* **To do**
For the records that follow, please set down exactly the lines between the one holding "flattened, before mapping)" and the one holding "- Mux-type cells :: 19", inclusive, and only those.

* **Source material**
-*-*-

--- config.mk ---
export PLATFORM = sky130hd
export DESIGN_NAME = instr_fetch_ctrl
export DESIGN_NICKNAME = d
export VERILOG_FILES = /design/src/rtl/mips_pkg.sv /design/src/rtl/instr_fetch_ctrl.sv
export SDC_FILE = /design/constraint.sdc
export NUM_CORES = 1
export LEC_CHECK = 0
export ABC_CLOCK_PERIOD_IN_PS = 3100
export BUFFER_PORTS_ARGS = -buffer_cell sky130_fd_sc_hd__buf_2
export CORE_MARGIN = 2
export CORE_UTILIZATION = 28
export CTS_CLUSTER_SIZE = 25
export DETAILED_ROUTE_END_ITERATION = 8
export PLACE_DENSITY_LB_ADDON = 0.1
export SLEW_MARGIN = 20
export SYNTH_ARGS = -nofsm -noshare
export SYNTH_HDL_FRONTEND = slang
export SYNTH_SLANG_ARGS = --single-unit
--- constraint.sdc ---
create_clock -name clk_i -period 3.1 [get_ports clk_i]
set_input_delay 0.465 -clock clk_i [delete_from_list [all_inputs] [get_ports clk_i]]
set_output_delay 0.465 -clock clk_i [all_outputs]
set_load 0.01 [all_outputs]
--- src/rtl/mips_pkg.sv ---
// Shared MIPS core types: fetch FSM states and
// instruction-register lane decode.
package mips_pkg;

  typedef enum logic [2:0] {
    IDLE,
    READ,
    WAIT,
    DONE,
    ERR
  } fetch_state_e;

  function automatic logic [3:0] lane_onehot(
    input logic [1:0] idx,
    input logic       big_endian
  );
    logic [1:0] lane;
    lane = big_endian ? ~idx : idx;
    return 4'b0001 << lane;
  endfunction

endpackage

--- src/rtl/instr_fetch_ctrl.sv ---
// Byte-serial instruction fetch: four byte reads
// assemble one word into the instruction register.
module instr_fetch_ctrl
  import mips_pkg::*;
#(
  parameter int TIMEOUT    = 15,
  parameter bit BIG_ENDIAN = 1'b0
) (
  input  logic        clk_i,
  input  logic        rst_i,
  input  logic        start_i,
  input  logic [31:0] pc_i,
  input  logic        abort_i,
  input  logic        mem_ready_i,
  output logic        mem_rd_o,
  output logic [31:0] mem_addr_o,
  output logic [3:0]  IRWrite_o,
  output logic        fetch_en_o,
  output logic        busy_o,
  output logic        err_o
);

  localparam int TW = $clog2(TIMEOUT + 1);

  fetch_state_e  state_q;
  fetch_state_e  state_d;
  logic [31:0]   base_q;
  logic [1:0]    byte_cnt;
  logic [TW-1:0] tmo_q;
  logic [31:0]   cur_addr;

  assign cur_addr = base_q + {30'd0, byte_cnt};

  always_comb begin
    state_d    = state_q;
    mem_rd_o   = 1'b0;
    mem_addr_o = 32'd0;
    IRWrite_o  = 4'd0;
    fetch_en_o = 1'b0;
    err_o      = 1'b0;
    busy_o     = (state_q != IDLE);
    unique case (state_q)
      IDLE: begin
        if (start_i && !abort_i)
          state_d = READ;
      end
      READ: begin
        mem_rd_o   = 1'b1;
        mem_addr_o = cur_addr;
        state_d    = WAIT;
      end
      WAIT: begin
        mem_addr_o = cur_addr;
        if (mem_ready_i) begin
          IRWrite_o = lane_onehot(byte_cnt, BIG_ENDIAN);
          state_d   = (byte_cnt == 2'd3) ? DONE : READ;
        end else if (tmo_q == TW'(TIMEOUT - 1)) begin
          state_d = ERR;
        end
      end
      DONE: begin
        fetch_en_o = 1'b1;
        state_d    = IDLE;
      end
      ERR: begin
        err_o   = 1'b1;
        state_d = IDLE;
      end
      default: state_d = IDLE;
    endcase
    // A flush wins over any completion or lane write this cycle
    if (abort_i && state_q != IDLE) begin
      state_d    = IDLE;
      IRWrite_o  = 4'd0;
      fetch_en_o = 1'b0;
      err_o      = 1'b0;
    end
  end

  always_ff @(posedge clk_i or posedge rst_i) begin
    if (rst_i) begin
      state_q  <= IDLE;
      base_q   <= 32'd0;
      byte_cnt <= 2'd0;
      tmo_q    <= '0;
    end else begin
      state_q <= state_d;
      if (state_q == IDLE && state_d == READ) begin
        base_q   <= pc_i;
        byte_cnt <= 2'd0;
      end
      if (state_q == WAIT && state_d == READ)
        byte_cnt <= byte_cnt + 2'd1;
      if (state_q == READ)
        tmo_q <= '0;
      else if (state_q == WAIT && !mem_ready_i)
        tmo_q <= tmo_q + 1'b1;
    end
  end

endmodule

* Word level (Yosys, flattened, before mapping)
Index checks and enable logic that the tools add are counted.
** Storage, ports and cells
- Flip-flop bits (word level) :: 41
- Bits of input ports :: 37
- Output and inout port bits :: 40
- Word-level logic and storage cells :: 46
** Operators by class
- $add $sub $neg :: 3
- Equality and inequality tests :: 7
- Shift operators :: 1
- Mux-type cells :: 19
- Reduce and logical (&&, ||, !) cells :: 12
** Operator list (count)
- $add A32 B2 Y32 :: 1
- $mux W32 :: 1
- $mux W4 :: 5
- $mux W3 :: 4
- $pmux W3 S3 :: 1
- $eq A3 B1 Y1 const B :: 2
- $eq A3 B2 Y1 const B :: 2
- $mux W2 :: 3
- $logic_and A1 B1 Y1 :: 5
- $mux W1 :: 5
- $add A4 B1 Y4 const B :: 1
- $eq A4 B4 Y1 const B :: 1
- $reduce_bool A2 Y1 :: 2
- $shl A1 B2 Y4 const A :: 1
- $eq A3 B3 Y1 const B :: 1
- $logic_not A3 Y1 :: 1
- $reduce_bool A3 Y1 :: 1
- $add A2 B1 Y2 const B :: 1
- $eq A2 B2 Y1 const B :: 1
- $logic_not A1 Y1 :: 2
- $reduce_or A2 Y1 :: 1

* Longest topological paths before layout
- Word-level depth :: 9
- Mapped depth :: 7
- Gate-level depth less buffers :: 6

* Least setup slack after synthesis
OpenSTA, ideal clock, no wires.
- Path kind :: register to output
- From :: reg byte_cnt[0]
- To :: out mem_addr_o[24]
- Arrival time :: 2356 ps
- Required time :: 2635 ps
- Setup slack :: 279 ps
- Stages on the path, launching flop included :: 8
- Path buffers :: 1
- Cell sequence :: dfrtp_1 -> ha_1 -> fa_1 -> nand3_4 -> or4_4 -> buf_6 -> or4_1 -> a21oi_1
** Between the ends
- Cells in the longest elaborated chain, start to end :: 2
** Ends and longest elaborated chain
- start: declaration :: line instr_fetch_ctrl.sv:28 : logic [1:0] byte_cnt;
- start signal: assignment :: line instr_fetch_ctrl.sv:93 : byte_cnt <= byte_cnt + 2'd1;
- $add A32 B2 Y32 :: line instr_fetch_ctrl.sv:32 : assign cur_addr = base_q + {30'd0, byte_cnt};
- $mux W32 :: line instr_fetch_ctrl.sv:42 : unique case (state_q)
- end: declaration :: line instr_fetch_ctrl.sv:16 : output logic [31:0] mem_addr_o,
No other way between the ends.

* Final worst setup path
- From :: reg byte_cnt[0]
- To :: out mem_addr_o[30]
Same word-level chain as after synthesis.

==> run_results.csv <==
group,metric,value,unit
outcome,run_status,"completed",
finish,final.fill_count,1006,
drt,dr_total_vias,2442,
floorplan,placeableCoreArea,9330,um^2
setup_path,crit-reg2reg-launch,"state_q[0]",
drt,wirelength,7230,um
placed_design,place.gp.congestion,0.756,
sta,setup_clock_skew_after_layout,9.13,ps
finish,final_common_cell,"sky130_fd_sc_hd__buf_2",
logic_synthesis,synth_register_bits,41,
logic_synthesis,number_of_enable_type_register_cells_in_the_synthesized_netlist,0,
finish,post_route_cells_drive_above_1_share,39.1,%
setup_path,critPathBufInv,1,
finish,diodes,0,
clock_network,cts_tree,"done",
drt,detail_route.vias_per_cell,4.96,
setup_path,cp_max_fo,6,
floorplan,dieArea,10500,um^2
sta,fin_tns_setup,0,ps
floorplan,placementRows,35,
drt,antenna_left,0,
placed_design,half_perimeter_wire_length_of_the_detailed_placement_result,5030,um
setup_path,cp_slowest_cell,"sky130_fd_sc_hd__or4_4",
logic_synthesis,synthesis.instances,287,
sta,rsz0062_at_grt,"yes",
power_and_ir_drop,pwr_density_cell,488,nW/um^2
logic_synthesis,synth_top_cell_area_share,37.8,%
finish,most_frequent_cells_in_the_layout,"76 x sky130_fd_sc_hd__buf_2, 40 x sky130_fd_sc_hd__dfrtp_1, 33 x sky130_fd_sc_hd__mux2_2",
setup_path,worst_r2r_endpoint,"byte_cnt[0]",
setup_path,cp_top_family,"simple AND/OR/NAND/NOR gates",
clock_network,cts_buffers,5,
floorplan,top_level_ports,77,
logic_synthesis,async_flop_share,100,%
logic_synthesis,synth_top_flop_cell,"sky130_fd_sc_hd__dfrtp_1",
sta,hold_violations,0,
logic_synthesis,synth.largest_area_cell,"sky130_fd_sc_hd__dfrtp_1",
clock_network,cts_max_path_buffers,2,
clock_network,worstSkewPairLatency,300,ps
finish,finish.utilization,36.7,%
placed_design,portBuffers,76,
power_and_ir_drop,static-leakage-power,0.00146,uW
logic_synthesis,synth.cell_area,2710,um^2
sta,worst_slack,24.5,ps
sta,max_slew.worst_pin.slew,739,ps
sta,final.period_utilization,99.2,%
setup_path,r2r_setup_slack,1210,ps
global_routing,grt.overflow.total,0,
clock_network,ctsHoldBuffers,0,
finish,fin_nets,408,
global_routing,antenna_found_initial,0,
setup_path,worst_r2r_path_depth,4,
sta,max_slew_margin,50.4,%
clock_network,clock_pin_transition_on_the_worst_setup_and_hold_timing_paths,80,ps
drt,routed_wire_length_per_instance,14.7,um
job,maxCapViolCount,0,
logic_synthesis,synthesis.nets,333,
power_and_ir_drop,worst_ir_drop_on_vdd,0.000226,V
sta,fmax,325,MHz
drt,detail_route.iter0.violations,38,
logic_synthesis,synth_area_leaders,"sky130_fd_sc_hd__dfrtp_1 38%, sky130_fd_sc_hd__mux2_2 14%, sky130_fd_sc_hd__a21oi_1 4.2%",
global_routing,grt_first_pass_wirelength,11400,um
floorplan,die-width,102,um
global_routing,grt_max_degree,33,
sta,post_layout_minimum_cycle_time,3080,ps
setup_path,critPathKind,"reg2out",
floorplan,die_h,102,um
setup_path,crit_path_end_kind,"output pin",
sta,final-max-slew-violation-count,0,
drt,route.detailed.drc,0,
setup_path,worstSetupPathDepth,7,
finish,area_delta_synth_final,26.3,%
logic_synthesis,syn-mean-instance-area,9.45,um^2
worst_hold_path,hp_class,"in2async",
setup_path,worstPathArrival,2610,ps
setup_path,crit_required,2630,ps
floorplan,initial_utilization,29.1,%
placed_design,detailed_place.area,3210,um^2
setup_path,startpoint_type,"flip-flop",
logic_synthesis,yosys.cell_types.count,39,
finish,area_of_all_placed_cells_without_fillers,3420,um^2
clock_network,clock-root-buffer,"sky130_fd_sc_hd__clkbuf_8",
logic_synthesis,ys_seq_area_share,37.8,%
global_routing,grt_usage,13.8,%
clock_network,h_tree_depth,2,
drt,drt-pass1-iter-count,4,
clock_network,clock_sink_count,41,
placed_design,post_placement_worst_setup_slack,231,ps
logic_synthesis,number_of_warnings_reported_in_the_yosys_synthesis_log,0,
setup_path,crit_chain,"ha_4 > fa_2 > nand3_4 > or4_4 > or4_1 > a21oi_2 > buf_2",
sta,setup-violations-final,0,
setup_path,cpPeakStageDelay,610,ps
global_routing,number_of_global_route_vias_before_repair,2351,
-- sequential cells by signal, summed over array words and instances (netlist names) --
register  cells
tmo_q         4
byte_cnt      2
base_q       32
state_q       3
-- worst max path at each step --
stage | start | to | slack, ps
finish | byte_cnt[0] | mem_addr_o[30] | 20
global route | byte_cnt[0] | mem_addr_o[30] | -80
CTS | byte_cnt[0] | mem_addr_o[28] | -10
detailed placement | base_q[0] | mem_addr_o[28] | 230
global placement | base_q[0] | mem_addr_o[28] | 250
floorplan | byte_cnt[0] | mem_addr_o[24] | 280
-- power breakdown --
part           switching [uW]  leakage [uW]  internal [uW]  total [uW]
registers                 138      0.000498            633         771
clock network             193     0.0000585            263         456
logic                     220      0.000907            224         444
total                     551       0.00146           1120        1670
-- metal layers --
metal,vias up,global-route usage [%],part of all wire [%]
met1,1172,18.5,48
li1,1212,-,-
met2,51,23.0,47
met3,7,2.26,3.8
met5,-,0,0
met4,0,4.31,1.2
-- Yosys cell counts, types with 2 or more instances --
| cell | number |
|---|---|
| sky130_fd_sc_hd__o31ai_1 | 12 |
| sky130_fd_sc_hd__xor2_1 | 3 |
| sky130_fd_sc_hd__dfrtp_1 | 41 |
| sky130_fd_sc_hd__and2_1 | 6 |
| sky130_fd_sc_hd__nand2b_1 | 5 |
| sky130_fd_sc_hd__or3_1 | 8 |
| sky130_fd_sc_hd__nand3_1 | 8 |
| sky130_fd_sc_hd__nor2_1 | 15 |
| sky130_fd_sc_hd__and4_1 | 2 |
| sky130_fd_sc_hd__nand2_1 | 16 |
| sky130_fd_sc_hd__xnor2_1 | 9 |
| sky130_fd_sc_hd__nand4_1 | 5 |
| sky130_fd_sc_hd__nor3_1 | 10 |
| sky130_fd_sc_hd__and3_1 | 3 |
| sky130_fd_sc_hd__nor4b_1 | 3 |
| sky130_fd_sc_hd__buf_1 | 4 |
| sky130_fd_sc_hd__or4_1 | 14 |
| sky130_fd_sc_hd__inv_1 | 10 |
| sky130_fd_sc_hd__mux2_2 | 33 |
| sky130_fd_sc_hd__clkbuf_1 | 10 |
| sky130_fd_sc_hd__nand4b_1 | 2 |
| sky130_fd_sc_hd__mux2i_1 | 3 |
| sky130_fd_sc_hd__o21a_1 | 3 |
| sky130_fd_sc_hd__ha_1 | 8 |
| sky130_fd_sc_hd__a21oi_1 | 23 |
| sky130_fd_sc_hd__o21ai_0 | 14 |
| sky130_fd_sc_hd__nor4_1 | 5 |
-- logic make-up (layout without fill, tap and decap cells) --
kind of cell	after synthesis	count (layout)	synth area share, %
AND/OR/NAND/NOR	109	110	23.6
buffers and inverters	26	101	3.92
XOR/XNOR	12	12	3.88
AO/OA/AOI/OAI	54	54	11.5
flip-flops	41	41	37.8
adder cells (fa/ha/maj)	9	9	4.43
multiplexers	36	36	14.8
-- worst reg2reg max path: cells and delay by family (launching register included) --
family          cells  cell delay [ps]
compound gates      2              540
flops               1              560
mux                 1              380
simple gates        1              320
-- timing repair --
item | CTS | global route
pin swaps | 1 | 8
setup buffers | 1 | 2
gates cloned | 0 | 1
endpoints found under the setup margin | 12 | 11
resized for setup | 4 | 11
-- final cells by class --
class,count,area [um^2],share of cell area (%)
Multi-Input combinational cell,221,1650,48.2
Clock inverter,1,30.0,0.877
Sequential cell,41,1030,30.0
Inverter,10,37.5,1.10
Tap cell,129,161,4.71
Timing Repair Buffer,83,433,12.6
Clock buffer,7,86.3,2.52
-- through the flow --
stage	cells	total power [uW]	hold slack, ps
4_1_cts	489	1680	206
2_1_floorplan	287	1050	486
6_report	492	1670	191
3_5_place_dp	480	1210	505
5_1_grt	492	1790	237
3_3_place_gp	480	1210	496
Note: power is estimated with default switching activity, not from simulation.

-*-*-

* **Output for this task**
* Word level (Yosys, flattened, before mapping)
Index checks and enable logic that the tools add are counted.
** Storage, ports and cells
- Flip-flop bits (word level) :: 41
- Bits of input ports :: 37
- Output and inout port bits :: 40
- Word-level logic and storage cells :: 46
** Operators by class
- $add $sub $neg :: 3
- Equality and inequality tests :: 7
- Shift operators :: 1
- Mux-type cells :: 19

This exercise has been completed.